This design comes from an exercise in tuning for small area and a short achievable clock period on the open sky130 flow, not from production work. Only simulation tests tie the RTL to the original design; equivalence was not proved. Power figures rest on the tool's default switching activity, not on a simulated workload.

## flow/design.v (module list and top-level ports; edited modules follow where they fit)
// module conv3x3_pe: 633 lines
// module csa_fa: 10 lines
module conv3x3_pe #(
    parameter int SHIFT = 4,
    parameter int ACC_W = 21
) (
    input  logic         clk,
    input  logic         rst,
    input  logic [7:0]   p00,
    input  logic [7:0]   p01,
    input  logic [7:0]   p02,
    input  logic [7:0]   p10,
    input  logic [7:0]   p11,
    input  logic [7:0]   p12,
    input  logic [7:0]   p20,
    input  logic [7:0]   p21,
    input  logic [7:0]   p22,
    input  logic         window_valid,
    input  logic         w_load,
    input  logic [3:0]   w_idx,
    input  logic [7:0]   w_data,
    output logic [7:0]   out_pixel,
    output logic         out_valid,
    output logic [15:0]  out_count
);
  // ...
==> flow/flow/run.sh <==
#!/bin/bash
# Own flow: the standard layout (standard.sh: the standard synthesis and
# ORFS steps, unchanged), except that the port buffers buffer_ports inserts
# during global placement are plain buf_1 cells instead of the default pick.
set -euo pipefail
export BUFFER_PORTS_ARGS="-buffer_cell sky130_fd_sc_hd__buf_1"
bash standard.sh > standard_flow.log 2>&1
==> flow/standard.sh <==
#!/bin/bash
# synth_recipe.tcl (not shown) runs the flow's synth.tcl, then flattens the netlist and writes it again
# the make line also repeats each setting of config.mk as NAME=value (left out here)
make -C /OpenROAD-flow-scripts/flow DESIGN_CONFIG=/design/flow/config.mk WORK_HOME=/design/flow/orfs CLKGATE_MAP_FILE= SYNTH_SCRIPT=/design/flow/synth_recipe.tcl "${@:-finish}"
==> flow/config.mk <==
export PLATFORM = sky130hd
export DESIGN_NAME = conv3x3_pe
export DESIGN_NICKNAME = conv3x3_pe
export VERILOG_FILES = /design/flow/design.v
export SDC_FILE = /design/flow/constraint.sdc
export NUM_CORES = 4
export LEC_CHECK = 0
export ABC_CLOCK_PERIOD_IN_PS = 2000
export CAP_MARGIN = 20
export CORE_MARGIN = 2
export CORE_UTILIZATION = 55
export CTS_CLUSTER_DIAMETER = 120
export CTS_CLUSTER_SIZE = 20
export PLACE_DENSITY = 0.7
export SETUP_SLACK_MARGIN = 2.1
export SLEW_MARGIN = 20
export SYNTH_HIERARCHICAL = 1
export SYNTH_MINIMUM_KEEP_SIZE = 0
==> flow/constraint.sdc <==
create_clock -name core_clock -period 5.5 [get_ports {clk}]
set_input_delay 1.1000 -clock core_clock [delete_from_list [all_inputs] [get_ports {clk}]]
set_output_delay 1.1000 -clock core_clock [all_outputs]
set_load 0.01 [all_outputs]
==> results.json, run 1 <==
{
  "cts.path.max_buffers": 3,
  "synth_top_family_by_area": "adder cells",
  "drtIter0Drc": 1797,
  "wire_per_inst_um": 28.4,
  "multi_input_area_mm2": 0.0157,
  "top_layer": "met4",
  "comb_power_share_pct": 20.0,
  "status": "no timing/DRC/antenna violations",
  "dominant_cells": "multi-input gates",
  "worst-path-buf-inv": 0,
  "clock_sinks": 335,
  "top_usage_layer": "met2",
  "worstSkewPairLatency_ns": 0.56,
  "worstReg2RegStart": "kb_q[1][1]$_SDFFE_PP0P_",
  "hold_start": "v1_q$_SDFF_PP0_",
  "fin_area_mm2": 0.0244,
  "power_switching_share_pct": 30.2,
  "maxSlewHeadroom_pct": 21.2,
  "nNonClkInverters": 59,
  "cp-end-kind": "register",
  "initial_core_util_pct": 55.8,
  "synth_top_area_share_pct": 32.4,
  "placementRows": 75,
  "firstDrtPassIters": 6,
  "tightestPinTransition_ns": 1.18,
  "hold_viol_final": 0,
  "post-route-drc-count": 0,
  "die_h_um": 211
}
==> inputs of run 2 (changes only) <==
--- a/flow/config.mk
+++ b/flow/config.mk
@@ -10,8 +10,9 @@
 export CORE_MARGIN = 2
 export CORE_UTILIZATION = 55
-export CTS_CLUSTER_DIAMETER = 120
-export CTS_CLUSTER_SIZE = 20
+export CTS_CLUSTER_DIAMETER = 130
+export CTS_CLUSTER_SIZE = 24
+export GPL_ROUTABILITY_DRIVEN = 0
 export PLACE_DENSITY = 0.7
-export SETUP_SLACK_MARGIN = 2.1
+export SETUP_SLACK_MARGIN = 2.3
 export SLEW_MARGIN = 20
 export SYNTH_HIERARCHICAL = 1
==> run 2 against run 1 <==
  * Sequential share of layout area rose by 0.42 points
  * Area after synthesis stayed put
  * Core utilization is 1.0 points higher
  * Critical path depth decreased by 1
  * Final area up 1.7%
  * Maximum frequency is 6.4% higher
  * Flip-flop and latch count stayed put
  * Count of clock-buffer cells in the layout is 3 lower
  * Routed wire length decreased by 4.2%
  * Sequential power about the same
==> results.json, run 2 <==
{
  "firstDrtPassIters": 7,
  "yosysMostFrequentCell": "fa_1",
  "reg_top3": "kb_q (108), r2_q (84), px_q (72)",
  "drtAntennaViolNets": 0,
  "syn_to_final_growth_pct": 6.02,
  "startpoint": "kb_q[6][8]$_SDFFE_PP0P_",
  "grt_pass1_vias": 16393,
  "synth_top_cells_by_count": "380 x fa_1, 338 x xnor2_1, 335 x dfxtp_1",
  "drv_cap": 0,
  "max_clock_freq_ghz": 0.310,
  "top_layer": "met4",
  "dr_wl_met2_mm": 31.7,
  "worst_r2r_endpoint": "r2_q[80]$_DFF_P_",
  "ff2ff_setup_slack_ns": 2.28,
  "ir_drop_v": 0.000220,
  "clock_skew_ns": 0.0291,
  "io_pins": 113,
  "finalCritPeriodShare_pct": 58.6,
  "grt_usage_pct": 32.4,
  "ys_ff_latch": 335,
  "cts_htree_levels": 1,
  "fin_crit_ns": 3.22,
  "wl_met3_mm": 7.36,
  "die_area_mm2": 0.0443,
  "setup_viol": 0,
  "fin_area_mm2": 0.0249,
  "cp-start-kind": "register",
  "seqCellArea_mm2": 0.00697,
  "ys_types": 35,
  "path_clk_slew_ns": 0.11,
  "core-area_mm2": 0.0420,
  "largest_register_ffs": 108,
  "cts_buffers": 17,
  "grt-ovfl-total": 0,
  "final_cell_count_no_fill": 2628,
  "cp_max_fo": 12,
  "seq_area_frac_synth_pct": 28.6,
  "antenna_found_initial": 0,
  "initial_core_util_pct": 55.8,
  "wl_met1_mm": 26.9,
  "port_buffers": 112,
  "cp-end-kind": "register",
  "status": "no timing/DRC/antenna violations",
  "p_total_mw": 5.18,
  "post-route-drc-count": 0,
  "maxSlewViolCount": 0,
  "top_register": "kb_q",
  "syn_avg_cell_area_um2": 10.9,
  "wire_per_inst_um": 27.1,
  "worstSkewPairLatency_ns": 0.55,
  "antenna_cells": 0,
  "power_density_mw_per_mm2": 208,
  "leakagePower_nw": 9.41,
  "setup_tns_ns": 0,
  "worstReg2RegStart": "kb_q[6][8]$_SDFFE_PP0P_",
  "root_buffer": "clkbuf_16",
  "hold_path_end": "v2_q$_SDFF_PP0_",
  "clock_sinks": 335,
  "maxSlewHeadroom_pct": 26.1,
  "drtIter0Drc": 2162,
  "die_h_um": 211,
  "critical_path_arrival_ns": 3.66,
  "hold_viol_final": 0,
  "postSynthCellCount": 2157,
  "viasPerCell": 6.22,
  "tightestPinTransition_ns": 1.10,
  "syn-cell-area_mm2": 0.0235,
  "worstSetupPathType": "register to register",
  "nets": 2580,
  "worst_ep_required_time_ns": 5.93,
  "grt_pass1_wl_mm": 104,
  "synth_edf_count": 0,
  "drt_wl_total_mm": 71.2,
  "dp_hpwl_mm": 55.8,
  "r2r_cells": 6,
  "placed_cell_area_mm2": 0.0238,
  "most-common-layout-cells": "363 x fa_1, 333 x xnor2_1, 244 x a22oi_1",
  "multi_input_area_mm2": 0.0159,
  "fill_cells": 3484,
  "grt_max_degree": 83,
  "grt_setup_unrepaired": "true",
  "ys.warnings.count": 11,
  "synth_top_area_share_pct": 32.4,
  "hold_class": "register to register",
  "ys.flop_type": "dfxtp_1",
  "synth_area_leader_cell": "fa_1",
  "yosys-top-cells-area": "fa_1 32%, dfxtp_1 29%, xnor2_1 13%",
  "placementRows": 75,
  "dp_cells": 2593,
  "layout-drive-gt1-share_pct": 12.1,
  "chipWidth_um": 211,
  "hold_start": "v1_q$_SDFF_PP0_",
  "cts.path.max_buffers": 3,
  "final_common_cell": "fa_1",
  "async_reset_ff_share_pct": 0,
  "cts_tree": "built",
  "num_vias": 16359,
  "hold_depth": 1
}
==> run 2: cell counts after synthesis <==
No cell type changed its count.
==> run 2: timing repair <==
item / in CTS / in global routing
buffers inserted: 3 / 14
resized for setup: 122 / 111
pin swaps: 6 / 7
hold buffers: 0 / 0
endpoints found under the setup margin: 63 / 39
==> run 2: final cells by class <==
type | count | area share, %
sequential | 335 | 28.0
clock buffer | 18 | 1.73
tap | 539 | 2.71
inverter | 59 | 0.890
timing repair buffer | 141 | 2.75
multi-input combinational | 1536 | 63.9
==> run 2: worst max path at each step <==
stage                            end  cells past startpoint
global route        r2_q[80]$_DFF_P_                      6
floorplan           r2_q[54]$_DFF_P_                      7
global placement    r2_q[54]$_DFF_P_                      6
finish              r2_q[80]$_DFF_P_                      6
detailed placement  r2_q[73]$_DFF_P_                      6
CTS                     out_pixel[5]                      7
==> run 2: power breakdown <==
part           internal (mW)  total (mW)  switching, mW
clock network          0.562        1.38          0.818
logic                  0.500        1.08          0.582
registers               2.54        2.71          0.176
==> run 2: modules after synthesis (local to each module, per instance) <==
module | cells inside | copies in the design | area (um^2)
conv3x3_pe | 1777 | 1 | 15900
csa_fa | 1 | 380 | 20.0
==> run 2: kinds of logic (layout without fill, tap and decap cells) <==
family          count (synthesis)  after routing  synth area share, %
flops                         335            335                 28.6
buf+inv                       289            218                 4.67
compound gates                352            352                 10.6
mux                            73             73                 3.11
xor+xnor                      352            352                 13.1
simple gates                  353            353                 6.28
other cells                     1              4               0.0160
fa+ha+maj                     402            402                 33.6
==> run 2: routing by layer <==
| metal | up-vias | global-route usage [%] |
|---|---|---|
| li1 | 6860 | - |
| met1 | 8211 | 43.0 |
| met2 | 1046 | 49.8 |
| met3 | 242 | 6.45 |
| met4 | 0 | 18.7 |
| met5 | - | 0 |
==> run 2: metrics by stage <==
stage                     setup slack, ns  util (%)  hold WS [ns]
after floorplan                      2.30         -         0.414
after global placement               2.06      56.6         0.426
after detailed placement             1.96      56.7         0.431
after CTS                            2.28      58.3         0.449
after global routing                 2.23      59.2         0.477
final                                2.28      59.2         0.451
==> run 2: worst max-delay path, cell delays in order (launching register included) <==
cell and delay (ns):
dfxtp_2 0.59, inv_1 0.12, fa_1 0.55, fa_1 0.43
fa_1 0.46, fa_1 0.54, fa_1 0.43
==> inputs of run 3 (changes only) <==
--- a/flow/config.mk
+++ b/flow/config.mk
@@ -12,5 +12,4 @@
 export CTS_CLUSTER_DIAMETER = 130
 export CTS_CLUSTER_SIZE = 24
-export GPL_ROUTABILITY_DRIVEN = 0
 export PLACE_DENSITY = 0.7
 export SETUP_SLACK_MARGIN = 2.3
==> run 3 against run 2 <==
  * Flip-flop and latch count stayed put
  * Core utilization rose by 0.14 points
  * Final area increased by 0.24%
  * Synthesized cell count unchanged
  * Area after synthesis did not move
  * Global-route usage rose by 1.7 points
  * Sequential share of layout area grew 0.098 points
  * First-iteration DRC count is 21% lower
  * Non-clock buffer count shrank 7
  * Routed wire length up 4.8%
  * Largest cell class unchanged
  * Largest power group unchanged
  * Highest routed layer unchanged
==> results.json, run 3 <==
{
  "status": "no timing/DRC/antenna violations",
  "synth_top_cells_by_count": "380 x fa_1, 338 x xnor2_1, 335 x dfxtp_1",
  "ys.flop_type": "dfxtp_1",
  "setup_viol": 0,
  "cp-end-kind": "register",
  "nets": 2573,
  "path_cells": "a22oi_2 > xnor2_1 > fa_1 > fa_1 > fa_1 > fa_1 > fa_1",
  "grt_max_degree": 114,
  "io_pins": 113,
  "layout-drive-gt1-share_pct": 13.4,
  "cts.path.max_buffers": 3,
  "hold_viol_final": 0,
  "wire_per_inst_um": 28.4,
  "synth_top_family_by_area": "adder cells",
  "cts_htree_levels": 1,
  "chipWidth_um": 211,
  "grt_pass1_vias": 16013,
  "die_area_mm2": 0.0443,
  "seqCellArea_mm2": 0.00701,
  "ir_drop_v": 0.000252,
  "synth_area_leader_cell": "fa_1",
  "slowest_stage": "fa_1",
  "cts_buffers": 17,
  "reg_top3": "kb_q (108), r2_q (84), px_q (72)",
  "synth_compound_area_share_pct": 10.6,
  "worstSkewPairLatency_ns": 0.54,
  "firstDrtPassIters": 7,
  "cp_max_fo": 9,
  "synth_adder_area_share_pct": 33.6,
  "setup_tns_ns": 0,
  "postSynthCellCount": 2157,
  "dr_wl_met2_mm": 34.6,
  "power_density_mw_per_mm2": 212,
  "core-area_mm2": 0.0420,
  "finalCritPeriodShare_pct": 57.5,
  "top_register": "kb_q",
  "largest_register_ffs": 108,
  "yosysMostFrequentCell": "fa_1",
  "ys_types": 35,
  "die_h_um": 211,
  "postLayoutSetupSlackWorst_ns": 2.34,
  "worstSetupPathType": "register to register",
  "grt-ovfl-total": 0,
  "max_clock_freq_ghz": 0.316,
  "clock_skew_ns": 0.0199,
  "postLayoutCoreUtil_pct": 59.3,
  "wl_met1_mm": 29.8,
  "cp-start-kind": "register",
  "maxSlewHeadroom_pct": 15.3,
  "final_common_cell": "fa_1",
  "worst_ep_required_time_ns": 5.93,
  "most-common-layout-cells": "357 x fa_1, 329 x xnor2_1, 240 x a22oi_1",
  "synth_top_area_share_pct": 32.4,
  "leakagePower_nw": 9.38,
  "syn-cell-area_mm2": 0.0235,
  "num_vias": 15817,
  "synth-simple-area-share_pct": 6.28,
  "top_layer": "met4",
  "port_buffers": 112,
  "synth_xor_area_share_pct": 13.1,
  "tightestPinTransition_ns": 1.26,
  "drt_wl_total_mm": 74.6,
  "wl_met3_mm": 6.20,
  "drv_cap": 0,
  "critical_path_arrival_ns": 3.59,
  "dp_hpwl_mm": 58.9,
  "yosys-top-cells-area": "fa_1 32%, dfxtp_1 29%, xnor2_1 13%",
  "grt_setup_unrepaired": "true",
  "fin_crit_ns": 3.16,
  "cpMostUsedCell": "fa_1",
  "clock_sinks": 335,
  "placed_cell_area_mm2": 0.0238,
  "initial_core_util_pct": 55.8,
  "p_total_mw": 5.28,
  "hold_class": "register to register",
  "cts_hold_buf": 0,
  "syn_to_final_growth_pct": 6.27,
  "fill_cells": 3552,
  "whs_ns": 0.447,
  "path_clk_slew_ns": 0.11,
  "synth_edf_count": 0,
  "grt_usage_pct": 34.1,
  "post-route-drc-count": 0,
  "muxShareOfSynthArea_pct": 3.11,
  "viasPerCell": 6.03,
  "fin_area_mm2": 0.0249,
  "drtIter0Drc": 1702,
  "gp_congestion": 0.997,
  "async_reset_ff_share_pct": 0,
  "cts_tree": "built",
  "critPathMaxStageDelay_ns": 0.46,
  "final_cell_count_no_fill": 2622,
  "multi_input_area_mm2": 0.0160,
  "placementRows": 75,
  "syn_avg_cell_area_um2": 10.9,
  "root_buffer": "clkbuf_16",
  "ys_ff_latch": 335,
  "antenna_found_initial": 0,
  "dp_cells": 2593,
  "ys.warnings.count": 11,
  "maxSlewViolCount": 0,
  "seq_area_frac_synth_pct": 28.6,
  "dp_slack_ns": 1.97,
  "grt_pass1_wl_mm": 107,
  "drtAntennaViolNets": 0
}
run 3: cell counts after synthesis:
Identical to the previous run, type by type.
run 3: cell type report:
type,count,area share [%]
inverters,59,0.888
well taps,539,2.70
clock buffers,18,1.72
multi-input cells,1536,64.1
flip-flops and latches,335,28.1
repair buffers,134,2.50
diodes,1,0.0100
run 3: worst max-delay path: cells and delay by family, from the launching register on:
kind	cells	cell delay [ns]
flip-flops	1	0.39
AO/OA/AOI/OAI	1	0.31
XOR/XNOR	1	0.17
adder cells (fa/ha/maj)	5	2.19
run 3: worst paths after layout:
check | startpoint | end | slack [ns] | depth (start not counted)
setup / recovery | kb_q[4][1]$_SDFFE_PP0P_ | r2_q[17]$_DFF_P_ | 2.34 | 7
hold / removal | v1_q$_SDFF_PP0_ | v2_q$_SDFF_PP0_ | 0.45 | 1
setup reg to reg | kb_q[4][1]$_SDFFE_PP0P_ | r2_q[17]$_DFF_P_ | 2.34 | 7
hold reg to reg | v1_q$_SDFF_PP0_ | v2_q$_SDFF_PP0_ | 0.45 | 1
run 3: what timing repair did:
action	in CTS	in global routing
endpoints found under the setup margin	64	32
pin swaps	5	11
buffers inserted	2	8
gates resized for setup	136	135
cloned	0	0
run 3: per-module statistics from Yosys, one instance, submodules excluded:
module	times used	area, um^2	cells	flops+latches
csa_fa	380	20.0	1	0
conv3x3_pe	1	15900	1777	335
run 3: cell families after synthesis:
logic type,count (synthesis)
buffers and inverters,289
AOI/OAI and AO/OA,352
xor gates and xnor gates,352
and+or+nand+nor,353
muxes,73
DFF,335
other,1
adders and majority gates,402
run 3: metal layers:
metal  global-route usage, %  vias to the layer above
li1                        -                     6849
met1                    45.0                     8079
met2                    54.5                      735
met3                    7.48                      154
met4                    14.5                        0
met5                       0                        -
run 3: power by group:
part	switching [mW]	internal (mW)	total (mW)
registers	0.164	2.54	2.70
logic	0.657	0.558	1.22
clock network	0.808	0.561	1.37

-- separate check: timing with driven ports --
The flow's constraints put no driver on any port. The routed layouts listed below were extracted and timed again, unchanged, in two steps. Step 1 sets driving cells, clkbuf_16 on the clock port and buf_2 on the other inputs (assumed; they add their load-dependent delay and slew). Step 2, shift: input delay + t, output delay - t, t = (earliest + latest rising clock arrival at the registers) / 2. This alone moves slack from input paths to output paths. Three values: no drivers, after step 1, after step 2; two values: the first two.
run | t, ns | setup slack, ns | worst setup path at the end | worst register clock-pin slew, ns
run 1 | 0.601 | 2.069 / 2.069 / 2.069 | register to register | 0.09 / 0.09
run 2 | 0.593 | 2.276 / 2.276 / 2.276 | register to register | 0.11 / 0.11
run 3 | 0.589 | 2.338 / 2.296 / 2.338 | register to register | 0.11 / 0.11
After both steps setup and hold are still met in every run listed.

→ **TASK ITEM**:
One stretch of the lines above is wanted, from the line that contains "output logic [7:0]" through the line that contains "set_input_delay 1.1000 -clock". Output it exactly.

→ **ANSWER TO THIS EXERCISE**:
    output logic [7:0]   out_pixel,
    output logic         out_valid,
    output logic [15:0]  out_count
);
  // ...
==> flow/flow/run.sh <==
#!/bin/bash
# Own flow: the standard layout (standard.sh: the standard synthesis and
# ORFS steps, unchanged), except that the port buffers buffer_ports inserts
# during global placement are plain buf_1 cells instead of the default pick.
set -euo pipefail
export BUFFER_PORTS_ARGS="-buffer_cell sky130_fd_sc_hd__buf_1"
bash standard.sh > standard_flow.log 2>&1
==> flow/standard.sh <==
#!/bin/bash
# synth_recipe.tcl (not shown) runs the flow's synth.tcl, then flattens the netlist and writes it again
# the make line also repeats each setting of config.mk as NAME=value (left out here)
make -C /OpenROAD-flow-scripts/flow DESIGN_CONFIG=/design/flow/config.mk WORK_HOME=/design/flow/orfs CLKGATE_MAP_FILE= SYNTH_SCRIPT=/design/flow/synth_recipe.tcl "${@:-finish}"
==> flow/config.mk <==
export PLATFORM = sky130hd
export DESIGN_NAME = conv3x3_pe
export DESIGN_NICKNAME = conv3x3_pe
export VERILOG_FILES = /design/flow/design.v
export SDC_FILE = /design/flow/constraint.sdc
export NUM_CORES = 4
export LEC_CHECK = 0
export ABC_CLOCK_PERIOD_IN_PS = 2000
export CAP_MARGIN = 20
export CORE_MARGIN = 2
export CORE_UTILIZATION = 55
export CTS_CLUSTER_DIAMETER = 120
export CTS_CLUSTER_SIZE = 20
export PLACE_DENSITY = 0.7
export SETUP_SLACK_MARGIN = 2.1
export SLEW_MARGIN = 20
export SYNTH_HIERARCHICAL = 1
export SYNTH_MINIMUM_KEEP_SIZE = 0
==> flow/constraint.sdc <==
create_clock -name core_clock -period 5.5 [get_ports {clk}]
set_input_delay 1.1000 -clock core_clock [delete_from_list [all_inputs] [get_ports {clk}]]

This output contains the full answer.